#### [Prompt]
Look for the line that has "set_output_delay [expr $clk_period" in the material below; please repeat it and every line after it, exactly, up to and including the line that has "output [(N*N)-1:0] cells", and nothing else.

===== Dataset entries

### /design/flow/run.sh
#!/bin/bash
# OpenROAD 26Q1-2900-gdf79404cd8, Yosys 0.63+post, stock flow scripts
make -C /OpenROAD-flow-scripts/flow DESIGN_CONFIG=/design/flow/config.mk WORK_HOME=/design/flow/orfs finish
### /design/flow/config.mk
export PLATFORM = sky130hd
export DESIGN_NAME = Top_Life
export DESIGN_NICKNAME = Top_Life
export VERILOG_FILES = /design/flow/design.v
export SDC_FILE = /design/flow/constraint.sdc
export NUM_CORES = 4
export LEC_CHECK = 1
export CORE_UTILIZATION = 50
### /design/flow/constraint.sdc
current_design Top_Life

set clk_period 73.9
set clk_io_pct 0.2

create_clock -name clk0 -period $clk_period [get_ports {clk}]

set non_clock_inputs [all_inputs -no_clocks]
set_input_delay [expr $clk_period * $clk_io_pct] -clock clk0 $non_clock_inputs
set_output_delay [expr $clk_period * $clk_io_pct] -clock clk0 [all_outputs]
### /design/flow/design.v
`timescale 1ns / 1ps
module GameOfLife
    #(parameter N = 4)(
    input clk,
    input nrst,
    input  [(N*N)-1:0] seeds,
    output [(N*N)-1:0] cells
    );
    genvar i,j;
    generate
        for (i = 0; i < N; i = i+1) begin
            for (j = 0; j < N; j = j+1) begin
                LifeCell lc(
                    .clk(clk),
                    .nrst(nrst),
                    .seed(seeds[i*N + j]),
                    .neighbors({cells[((i==0)?N-1:i-1)*N + ((j==0)?N-1:j-1)],
                                cells[((i==0)?N-1:i-1)*N + ( j )%N],
                                cells[((i==0)?N-1:i-1)*N + ((j==N-1)?0:j+1)],
                                cells[(( i )%N)*N + ((j==0)?N-1:j-1)],
                                cells[(( i )%N)*N + (j+1)%N],
                                cells[((i==N-1)?0:i+1)*N + ((j==0)?N-1:j-1)],
                                cells[((i==N-1)?0:i+1)*N + ( j )],
                                cells[((i==N-1)?0:i+1)*N + ((j==N-1)?0:j+1)]                   
                              }),
                    .alive(cells[i*N + j])
                );
            end
        end
    endgenerate   
endmodule
module LifeCell(
	input clk,
	input nrst,
	input seed,
	input [7:0] neighbors,
	output reg alive
);
    reg [2:0] state;
    reg [1:0] sum;
    reg done;
	always @ (posedge clk)
		if (nrst == 0)
			state <= 3'b000;
		else 
			case(state)
				3'b000: begin
				    alive <= seed;
					state <= 3'b001;
				end
				3'b001: begin
				    done <= 0;
				    sum <= neighbors[0] + neighbors[1] + neighbors[2];
				    state <= 3'b010;
				end
				3'b010: begin
				    if(sum==2'd3 && neighbors[3])
				        done <= 1;
				    else
				        sum <= sum + neighbors[3];
				    state <= 3'b011;
				end
				3'b011: begin
				    if(sum==2'd3 && neighbors[4] && !done) 
				        done <= 1;
				    else
				        sum <= sum + neighbors[4];
				    state <= 3'b100;
				end
				3'b100: begin
				    if(sum==2'd3 && neighbors[5] && !done) 
				        done <= 1;
				    else
				        sum <= sum + neighbors[5];
				    state <= 3'b101;
				end
				3'b101: begin
				    if(sum==2'd3 && neighbors[6] && !done) 
				        done <= 1;
				    else
				        sum <= sum + neighbors[6];
				    state <= 3'b110;
				end
				3'b110: begin
				    if(sum==2'd3 && neighbors[7] && !done) 
				        done <= 1;
				    else
				        sum <= sum + neighbors[7];
				    state <= 3'b111;
				end
				3'b111: begin
				    if(!done) begin
                        if(sum == 2'd3)
                            alive <= 1;
                        if(sum < 2'd2)
                            alive <= 0;
				    end
				    else
				        alive <= 0;
				    state <= 3'b001;
				end
			endcase
endmodule
`timescale 1ns / 1ps
module Top_Life #(parameter N = 25)(
    input clk,
    input nrst,
    output out0
    );
    reg [(N*N)-1:0] seeds;
    wire [(N*N)-1:0] cells;
    assign out0 = cells[0];
    GameOfLife #(.N(N)) itsmylife(
        .clk(clk),
        .nrst(nrst),
        .seeds(seeds),
        .cells(cells)
    );    
    always @ (posedge clk)
    if (nrst == 0)
        seeds <= 64'b01000000_00100000_11100000_00000000_00000000_00000000_00000000_00000000;
endmodule
==> CHANGELOG.md <==
### Physical design

- Status: completed
- Clk sinks: 6876
- FP Rows: roughly 290
- Tot Pwr: between 8000 and 9000 uW
- CTS clk-pin slew, worst paths: about 0.06 ns
- Fp_density: slightly above 50%
- Logic area: between 0.1 and 0.15 mm^2
- Slew headroom: 42.1%
- Layout Cells excl Fill: 40100
- First-pass GRT wire length: between 1000 and 1500 mm
- Layout cells sized above 1: 6.56%
- Drt initial violations: 16000
- Flip-flops with a built-in enable: 2500
- Wire length per cell: 20.2 um
- CP top delay family: buffers and inverters
- CTS hold repair buffers: 0
- Layout Skew: 0.0448 ns
- Worst Max-Slew Pin Slew: ~0.87 ns
- DRC violations left: 0
- Placed instance count: a little under 40000
- FF+latch area: 0.163 mm^2
- Fillers: approximately 52000
- Most used cell, CP: buf_4
- Vias in the first global route: approximately 220k
- Die x size: 794 um
- Area grow syn2layout: 10.8%
- Final ANT Viol Nets: 0
- RSZ-0062 raised after global routing: false
- Post-CTS Setup Inserts: 0
- Deepest clock path buffer count: 4
- Port bufs: 2
- # H-tree levels: 6
- Design area: 0.348 mm^2
- R2r startpoint: itsmylife.genblk1[11].genblk1[6].lc.state[0]
- Yosys chip area: 0.314 mm^2
- Syn_area_per_cell: 10.2 um^2
- Crit path launch: nrst
- CTS root buffer: clkbuf_16
- Via/cell ratio: between 5 and 6
- Setup WS pre-CTS: 53.99 ns
- Post-Place Cell Area: 0.324 mm^2
- Setup slack after layout: 55.10 ns
- Synth area leader: dfxtp_1
- Peak supply drop: around 25 uV
- Critical path capture point type: flop
- DRT Wirelength: 808 mm
- Pleak: 0.137 uW
- Top Ports: 3
- Maximum fanout along the worst path: 133
- Reg2reg end: itsmylife.genblk1[17].genblk1[4].lc.alive
- Max Freq: 0.0532 GHz
- MaxCap Viol Count: 0
- Die H: 794 um
- Vias: 232000
- Gate count of the mapped netlist: between 30000 and 40000
- GR Overflow Total: 0
- FF+latch count, synth: 6876
- Final period utilization: 25.4%
- Post-synth seq share: 51.8%
- Warnings from Yosys: 2
- Worst Setup EP: itsmylife.genblk1[7].genblk1[15].lc.done
- Clk Latency, worst-skew pair: 1.12 ns
- Core area: between 0.6 and 0.7 mm^2
- Post-synth ARST share: 0%
- DP Wirelength: between 500 and 600 mm
- Flop2flop setup slack: 68.70 ns
- Chip Footprint: roughly 0.63 mm^2
- Cells in synth_stat.txt: 30800
- Hold Fails Final Rpt: 0
- Ys flop type: dfxtp_1
- Yosys top cell by instances: dfxtp_1
- Total tool warning count: 38
- Crit path DRT: 74.67 ns
- Post-CTS sizing: 0
- Pwr/cell area: 24.5 mW/mm^2
- Hold crit path type: flop to flop
- Top cells by count, synth: dfxtp_1 (4376), nor2_1 (3414), and2_1 (3184), edfxtp_1 (2500), o21ai_0 (2437)
- Mapped Area: about 0.31 mm^2
- Slowest cell on the critical path: buf_4
- Setup TNS: 0 ns
- CP peak stage delay: 0.67 ns
- Setup violations, final: 0
- Startpoint types: input pin
- Crit Path Class: input pin to flop
- Initial antenna violation count: 9
- TritonRoute pass-1 iters: 6
- Area share of the largest cell type after synthesis: between 20% and 30%
- Netlist cell types: between 60 and 70
- Crit-path cells: buf_16 -> buf_4 -> buf_4 -> buf_4 -> buf_4 -> buf_4 -> buf_4 -> o21ai_0 -> a2111oi_0
- Top cells by area: dfxtp_1 (28%), edfxtp_1 (24%), and2_1 (6.3%)
- Total GRT Usage: 26.9%
- Critical path buffers and inverters: 7
- Final GP Congestion: 0.902
- Reg2Reg Depth: 8
- Cts bufs inserted: 741
- Largest net degree at the start of global routing: 134
- Final Max-Slew Violation Tally: 0
- Worst path depth: 9
- Worst EP arrival: 19.57 ns
- Min Clock Period, post-route: about 19 ns
- TritonCTS clock tree: yes
-- layout by cell type (no fill, tap or decap), types with 618 or more instances in the layout --
master     synthesis  routed
a22oi_1          682     682
mux2_2           618     618
and2_1          3184    3184
xnor2_1          625     625
edfxtp_1        2500    2500
ha_1             625     625
nand2_1         1308    1308
nand3_1         1058    1058
nor2_1          3414    3414
o21ai_0         2437    2437
inv_1           1848    1848
a21oi_1         1257    1257
dfxtp_1         4376    4375
clkbuf_16          0     761
fa_1             625     625
-- metrics by stage --
step	util [%]	hold slack (ns)
6_report	55.7	0.432
5_1_grt	55.7	0.447
4_1_cts	55.7	0.438
3_5_place_dp	51.8	0.438
3_3_place_gp	51.8	0.435
2_1_floorplan	-	0.430
-- where the power goes --
group	leakage, uW	total, uW	internal (uW)	switching (uW)
Sequential	0.0593	4230	4090	144
Combinational	0.0656	616	248	368
Clock	0.0118	3670	2130	1540
-- metal layers --
layer / share of wire (%) / up-vias / GRT usage, % / wire [um]
met5: 0.0016 / - / 0.0227 / 13
met4: 2.8 / 2 / 6.14 / 22300
met3: 8.2 / 1401 / 7.64 / 66600
met2: 44 / 7135 / 39.3 / 357000
met1: 45 / 112000 / 42.7 / 362000
li1: - / 111000 / - / -
-- worst min-delay path by stage --
stage	from	end	slack, ns	cells after the start
after CTS	itsmylife.genblk1[16].genblk1[20].lc.state[4]	itsmylife.genblk1[16].genblk1[20].lc.state[2]	0.44	1
after global routing	itsmylife.genblk1[16].genblk1[12].lc.state[4]	itsmylife.genblk1[16].genblk1[12].lc.state[2]	0.45	1
final	itsmylife.genblk1[16].genblk1[20].lc.state[4]	itsmylife.genblk1[16].genblk1[20].lc.state[2]	0.43	1
-- flip-flops by register name, summed over array words and instances, names as in the netlist --
| register | cells |
|---|---|
| itsmylife.genblk1.genblk1.lc.sum | 1250 |
| itsmylife.genblk1.genblk1.lc.alive | 625 |
| itsmylife.genblk1.genblk1.lc.done | 625 |
| itsmylife.genblk1.genblk1.lc.state | 4376 |
-- final cells by class --
| cell class | instances | area share, % |
|---|---|---|
| Sequential cell | 6876 | 46.8 |
| Clock inverter | 226 | 0.629 |
| Inverter | 1849 | 2.00 |
| Clock buffer | 1172 | 6.29 |
| Multi-Input combinational cell | 21300 | 40.5 |
| Tap cell | 8322 | 3.00 |
| Timing Repair Buffer | 328 | 0.747 |
| Antenna cell | 5 | 0.00360 |
-- cell families (layout without fill, tap and decap cells) --
family | Yosys count | count (layout) | synth area share [%]
and+or+nand+nor | 11400 | 11400 | 19.2
buffers and inverters | 2598 | 3575 | 3.27
AOI/OAI and AO/OA | 7199 | 7199 | 14.6
other | 0 | 5 | 0
DFF | 6876 | 6876 | 51.8
muxes | 833 | 833 | 2.91
adders and majority gates | 1250 | 1250 | 6.48
xor gates and xnor gates | 625 | 625 | 1.74
Power is estimated from default activity; no workload was simulated.
File: flow/design.v
module digits7segs(
	input sys_clk,
	input sys_rst_n,
	output [7:0] seg_full,
	output seg_1,
	output seg_2,
	output seg_3
	);
reg [35:0]count;
wire [2:0]cm;
assign seg_1 = cm[0];
assign seg_2 = cm[1];
assign seg_3 = cm[2];
always@(posedge sys_clk or negedge sys_rst_n)
begin
	if(!sys_rst_n)
		begin
			count <= 36'd0;
		end
	else if(count == 36'hfffffffff)
		begin
			count <= 36'd0;
		end
	else
		begin
			count <= count + 36'd1;
		end
end
seg_dec seg_dec_i (.dclk (sys_clk),.data(count[35:23]) , .seg(seg_full), .digitn(cm));
endmodule
module seg_dec ( dclk, 
              data, 
              seg,  
				  digitn	 
				);
input dclk;
input [11:0]data;
output [7:0]seg;
output [2:0]digitn;
reg [7:0] regseg;
reg [15:0]r_cnt;
reg [2:0] r_dg;
assign seg = regseg;
assign digitn = r_dg;
always @(posedge dclk) 
begin
if (r_cnt == 16'hc000) begin
	r_cnt <= 16'b0;
end
else 
   r_cnt <= r_cnt + 16'b1;
end
always @(*) begin
case (r_cnt[15:14]) 
    2'b00: r_dg = 3'b100;  
	 2'b01: r_dg = 3'b010;  
	 2'b10: r_dg = 3'b001;  
endcase
end
reg [3:0]segdata;
always @(*) begin
case (r_cnt[15:14]) 
    2'b00: segdata = data[3:0]; 
	 2'b01: segdata = data[7:4]; 
	 2'b10: segdata = data[11:8]; 
endcase
end
always @(*)begin
case(segdata)
    4'h0: regseg = 8'b11000000;
    4'h1: regseg = 8'b11111001;
    4'h2: regseg = 8'b10100100;
    4'h3: regseg = 8'b10110000;
    4'h4: regseg = 8'b10011001;
    4'h5: regseg = 8'b10010010;
    4'h6: regseg = 8'b10000010;
    4'h7: regseg = 8'b11111000;
    4'h8: regseg = 8'b10000000;
    4'h9: regseg = 8'b10010000;
    4'ha: regseg = 8'b10001000;
    4'hb: regseg = 8'b10000011;
    4'hc: regseg = 8'b10100111;
    4'hd: regseg = 8'b10100001;
    4'he: regseg = 8'b10000110;
    4'hf: regseg = 8'b10001110;	 
    default: regseg = 8'b01111111;
endcase
end
endmodule
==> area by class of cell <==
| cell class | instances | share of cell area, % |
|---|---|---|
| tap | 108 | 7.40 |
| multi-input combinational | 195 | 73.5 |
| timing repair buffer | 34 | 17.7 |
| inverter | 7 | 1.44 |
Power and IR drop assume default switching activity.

==========

#### [Task result]
set_output_delay [expr $clk_period * $clk_io_pct] -clock clk0 [all_outputs]
### /design/flow/design.v
`timescale 1ns / 1ps
module GameOfLife
    #(parameter N = 4)(
    input clk,
    input nrst,
    input  [(N*N)-1:0] seeds,
    output [(N*N)-1:0] cells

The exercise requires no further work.